Domus Elegance Collection
- Industry: Hospitality, Historic Hotels
- Founded: 1992; 34 years ago
- Founder: Christos and Ioanna Paraskevakis
- Headquarters: Chania, Crete, Greece
- Website: domuselegancecollection.com

= Domus Elegance Collection =

Domus Elegance Collection is a group of boutique hotels housed in buildings of historic significance in Chania, Crete, Greece. The collection operates primarily in Chania Old Town, with Domus Renier, and in the historic district of Halepa, with Domus Blanc. Both properties are listed heritage buildings dating to the Venetian Rule (Venetocracy) era and Ottoman period in Crete.

== History and architecture ==
The hotels within the Domus Elegance Collection are housed in historical buildings connected to key phases of Chania's urban and social development. Their histories are associated with periods of Venetian, Ottoman, and later European presence in the city.

=== Domus Renier ===
Domus Renier is located at the Venetian Harbor of Chania and was built in 1608, during the period of Venetian rule, as indicated by the inscription on the entrance arch. It originally served as the residence of the Renier family, a noble house of Venice. Venetian rule in Crete ended in 1669 with the Ottoman conquest of the island, following the Siege of Candia, during which the building underwent alterations, including the addition of an enclosed balcony on the third floor.
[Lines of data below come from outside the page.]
**src/rtl/robot_motion_executor.sv**
```systemverilog
// Motion executor: turns one-hot front/turn/remove commands into timed
// actuator pulses and tracks heading, position, trash count and step budget.
module robot_motion_executor #(
    parameter int MOVE_CYCLES   = 4,
    parameter int TURN_CYCLES   = 2,
    parameter int REMOVE_CYCLES = 3,
    parameter int POS_W         = 8,
    parameter int CNT_W         = 8,
    parameter int STEP_LIMIT    = 200
) (
    input  logic                    clock,
    input  logic                    reset,
    input  logic                    cmd_valid,
    input  logic                    cmd_front,
    input  logic                    cmd_turn,
    input  logic                    cmd_remove,
    output logic                    cmd_ready,
    output logic                    cmd_err,
    output logic                    motor_fwd,
    output logic                    motor_rot,
    output logic                    brush_on,
    output logic                    done,
    output logic [1:0]              heading,
    output logic signed [POS_W-1:0] pos_x,
    output logic signed [POS_W-1:0] pos_y,
    output logic [CNT_W-1:0]        removed_count,
    output logic [15:0]             step_count,
    output logic                    halted
);

    typedef enum logic [2:0] {
        IDLE,
        MOVE,
        TURN,
        REMOVE,
        HALT
    } state_t;

    localparam logic [POS_W-1:0] P_ONE = 1;
    localparam logic [CNT_W-1:0] C_ONE = 1;

    state_t      state;
    logic [15:0] op_cnt;
    logic [2:0]  cmd_bits;
    logic        one_hot;
    logic        multi;
    logic        last;
    logic [15:0] step_next;

    assign cmd_bits  = {cmd_front, cmd_turn, cmd_remove};
    assign one_hot   = $onehot(cmd_bits);
    assign multi     = (cmd_bits != 3'b000) && !one_hot;
    assign last      = (op_cnt == 16'd0);
    assign step_next = step_count + 16'd1;

    always_ff @(posedge clock) begin
        if (reset) begin
            state         <= IDLE;
            op_cnt        <= '0;
            cmd_ready     <= 1'b1;
            cmd_err       <= 1'b0;
            motor_fwd     <= 1'b0;
            motor_rot     <= 1'b0;
            brush_on      <= 1'b0;
            done          <= 1'b0;
            heading       <= 2'd0;
            pos_x         <= '0;
            pos_y         <= '0;
            removed_count <= '0;
            step_count    <= '0;
            halted        <= 1'b0;
        end else begin
            done    <= 1'b0;
            cmd_err <= 1'b0;
            unique case (state)
                IDLE: begin
                    if (cmd_valid && one_hot) begin
                        cmd_ready <= 1'b0;
                        unique case (1'b1)
                            cmd_front: begin
                                state     <= MOVE;
                                op_cnt    <= 16'(MOVE_CYCLES - 1);
                                motor_fwd <= 1'b1;
                            end
                            cmd_turn: begin
                                state     <= TURN;
                                op_cnt    <= 16'(TURN_CYCLES - 1);
                                motor_rot <= 1'b1;
                            end
                            cmd_remove: begin
                                state    <= REMOVE;
                                op_cnt   <= 16'(REMOVE_CYCLES - 1);
                                brush_on <= 1'b1;
                            end
                        endcase
                    end else if (cmd_valid && multi) begin
                        cmd_err <= 1'b1;
                    end
                end
                MOVE: begin
                    if (last) begin
                        motor_fwd  <= 1'b0;
                        done       <= 1'b1;
                        step_count <= step_next;
                        unique case (heading)
                            2'd0: pos_y <= pos_y + P_ONE;
                            2'd1: pos_x <= pos_x + P_ONE;
                            2'd2: pos_y <= pos_y - P_ONE;
                            2'd3: pos_x <= pos_x - P_ONE;
                        endcase
                        // the move that spends the budget parks us for good
                        if (step_next == 16'(STEP_LIMIT)) begin
                            state  <= HALT;
                            halted <= 1'b1;
                        end else begin
                            state     <= IDLE;
                            cmd_ready <= 1'b1;
                        end
                    end else begin
                        op_cnt <= op_cnt - 16'd1;
                    end
                end
                TURN: begin
                    if (last) begin
                        motor_rot <= 1'b0;
                        done      <= 1'b1;
                        heading   <= heading + 2'd1;
                        state     <= IDLE;
                        cmd_ready <= 1'b1;
                    end else begin
                        op_cnt <= op_cnt - 16'd1;
                    end
                end
                REMOVE: begin
                    if (last) begin
                        brush_on  <= 1'b0;
                        done      <= 1'b1;
                        state     <= IDLE;
                        cmd_ready <= 1'b1;
                        if (~&removed_count)
                            removed_count <= removed_count + C_ONE;
                    end else begin
                        op_cnt <= op_cnt - 16'd1;
                    end
                end
                HALT: begin
                    cmd_ready <= 1'b0;
                end
                default: state <= IDLE;
            endcase
        end
    end

endmodule
```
In recent years, Renier Mansion has operated as a hotel by Domus Elegance. In 2018, it was recognized by Historic Hotels Worldwide® as “Best Historic Hotel in Europe for 2017”. The selection criteria include the age of the building, the historical significance of its location, its proximity to the historic city center, the quality and aesthetic value of the restoration, the incorporation of historical continuity into the contemporary architectural design, and the presence of memorabilia, artifacts, and works of art displayed on the premises. In 2026, the property was recognized as one of the “Top 25 Historic Hotels Worldwide® Most Romantic Hotels 2026”. Eligibility criteria required properties to be at least 75 years old and recognized for their historical significance.

=== Domus Blanc ===
During the period of Ottoman rule in Crete, particularly after the signing of the Pact of Halepa in 1878 and the establishment of the Cretan State in 1898, the city of Chania developed into a cosmopolitan and economically significant center. The district of Halepa emerged as one of the city's principal areas during this period. The area housed the consulates of the Great Powers and was associated with political, social, and cultural activity during the Belle Époque. Among these were the French Consulate and the residence of consul Paul Blanc. This building today houses and operates as the Domus Blanc hotel, member of Domus Elegance Collection.
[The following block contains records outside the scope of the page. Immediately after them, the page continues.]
==> config.mk <==
export PLATFORM = sky130hd
export DESIGN_NAME = clk_wiz_gen
export DESIGN_NICKNAME = d
export VERILOG_FILES = /design/src/rtl/clk_wiz_pkg.sv /design/src/rtl/clk_wiz_gen_div.sv /design/src/rtl/clk_wiz_gen.sv
export SDC_FILE = /design/constraint.sdc
export NUM_CORES = 1
export LEC_CHECK = 0
export CORE_MARGIN = 2
export CORE_UTILIZATION = 45
export DETAILED_ROUTE_END_ITERATION = 7
export PLACE_DENSITY_LB_ADDON = 0.1
export SLEW_MARGIN = 20
export SYNTH_ARGS = -nofsm -noshare
export SYNTH_HDL_FRONTEND = slang
export SYNTH_HIERARCHICAL = 1
export SYNTH_SLANG_ARGS = --single-unit
export TNS_END_PERCENT = 20
==> constraint.sdc <==
create_clock -name clk_in1 -period 2.16 [get_ports clk_in1]
set_clock_uncertainty 0.15 [all_clocks]
set_input_delay 0.216 -clock clk_in1 [delete_from_list [all_inputs] [get_ports clk_in1]]
set_output_delay 0.216 -clock clk_in1 [all_outputs]
set_load 0.1 [all_outputs]
`config.mk`:
```
export PLATFORM = sky130hd
export DESIGN_NAME = wavelet_sum_serializer_flat
export DESIGN_NICKNAME = d
export VERILOG_FILES = /design/src/rtl/wavelet_sum_if.sv /design/src/rtl/wavelet_sum_serializer.sv /design/src/flat_wrapper.sv
export SDC_FILE = /design/constraint.sdc
export NUM_CORES = 1
export LEC_CHECK = 0
export CAP_MARGIN = 5
export CORE_ASPECT_RATIO = 1.75
export CORE_MARGIN = 10
export CORE_UTILIZATION = 43
export DETAILED_ROUTE_END_ITERATION = 6
export GPL_ROUTABILITY_DRIVEN = 0
export PLACE_DENSITY = 0.81
export SETUP_SLACK_MARGIN = 0.3
export SLEW_MARGIN = 25
export SYNTH_ARGS = -nofsm -noshare
export SYNTH_HDL_FRONTEND = slang
export SYNTH_SLANG_ARGS = --single-unit
```
`constraint.sdc`:
```
create_clock -name clk -period 3.44 [get_ports clk]
set_input_delay 0.344 -clock clk [delete_from_list [all_inputs] [get_ports clk]]
set_output_delay 0.344 -clock clk [all_outputs]
set_load 0.005 [all_outputs]
```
The building was erected in 1870 by engineer Leonidas Lygounis and was given as a dowry to his daughter Erasmia upon her marriage to Paul Blanc, the French consul in Crete. Blanc, born in 1855, began his diplomatic career as vice-consul in Constantinople and, in May 1886, was appointed head of the French Consulate in Crete. Blanc was associated with Eleftherios Venizelos, and both supported the independence of Crete, a position that brought them into conflict with Prince George.

The property was acquired in 1992 by Christos and Ioanna Paraskevakis, and its renovation lasted over four years. The construction of the basement took eighteen months, and part of the former guardhouse was converted into a bistro.

The building is also associated with Florentine Kaloutsi, a Cretan artist who studied painting and design in England from 1906. Upon returning to Crete six years later, she rented the former French consulate and installed 150 looms for weaving traditional Cretan textiles, a craft with documented origins in the Minoan period.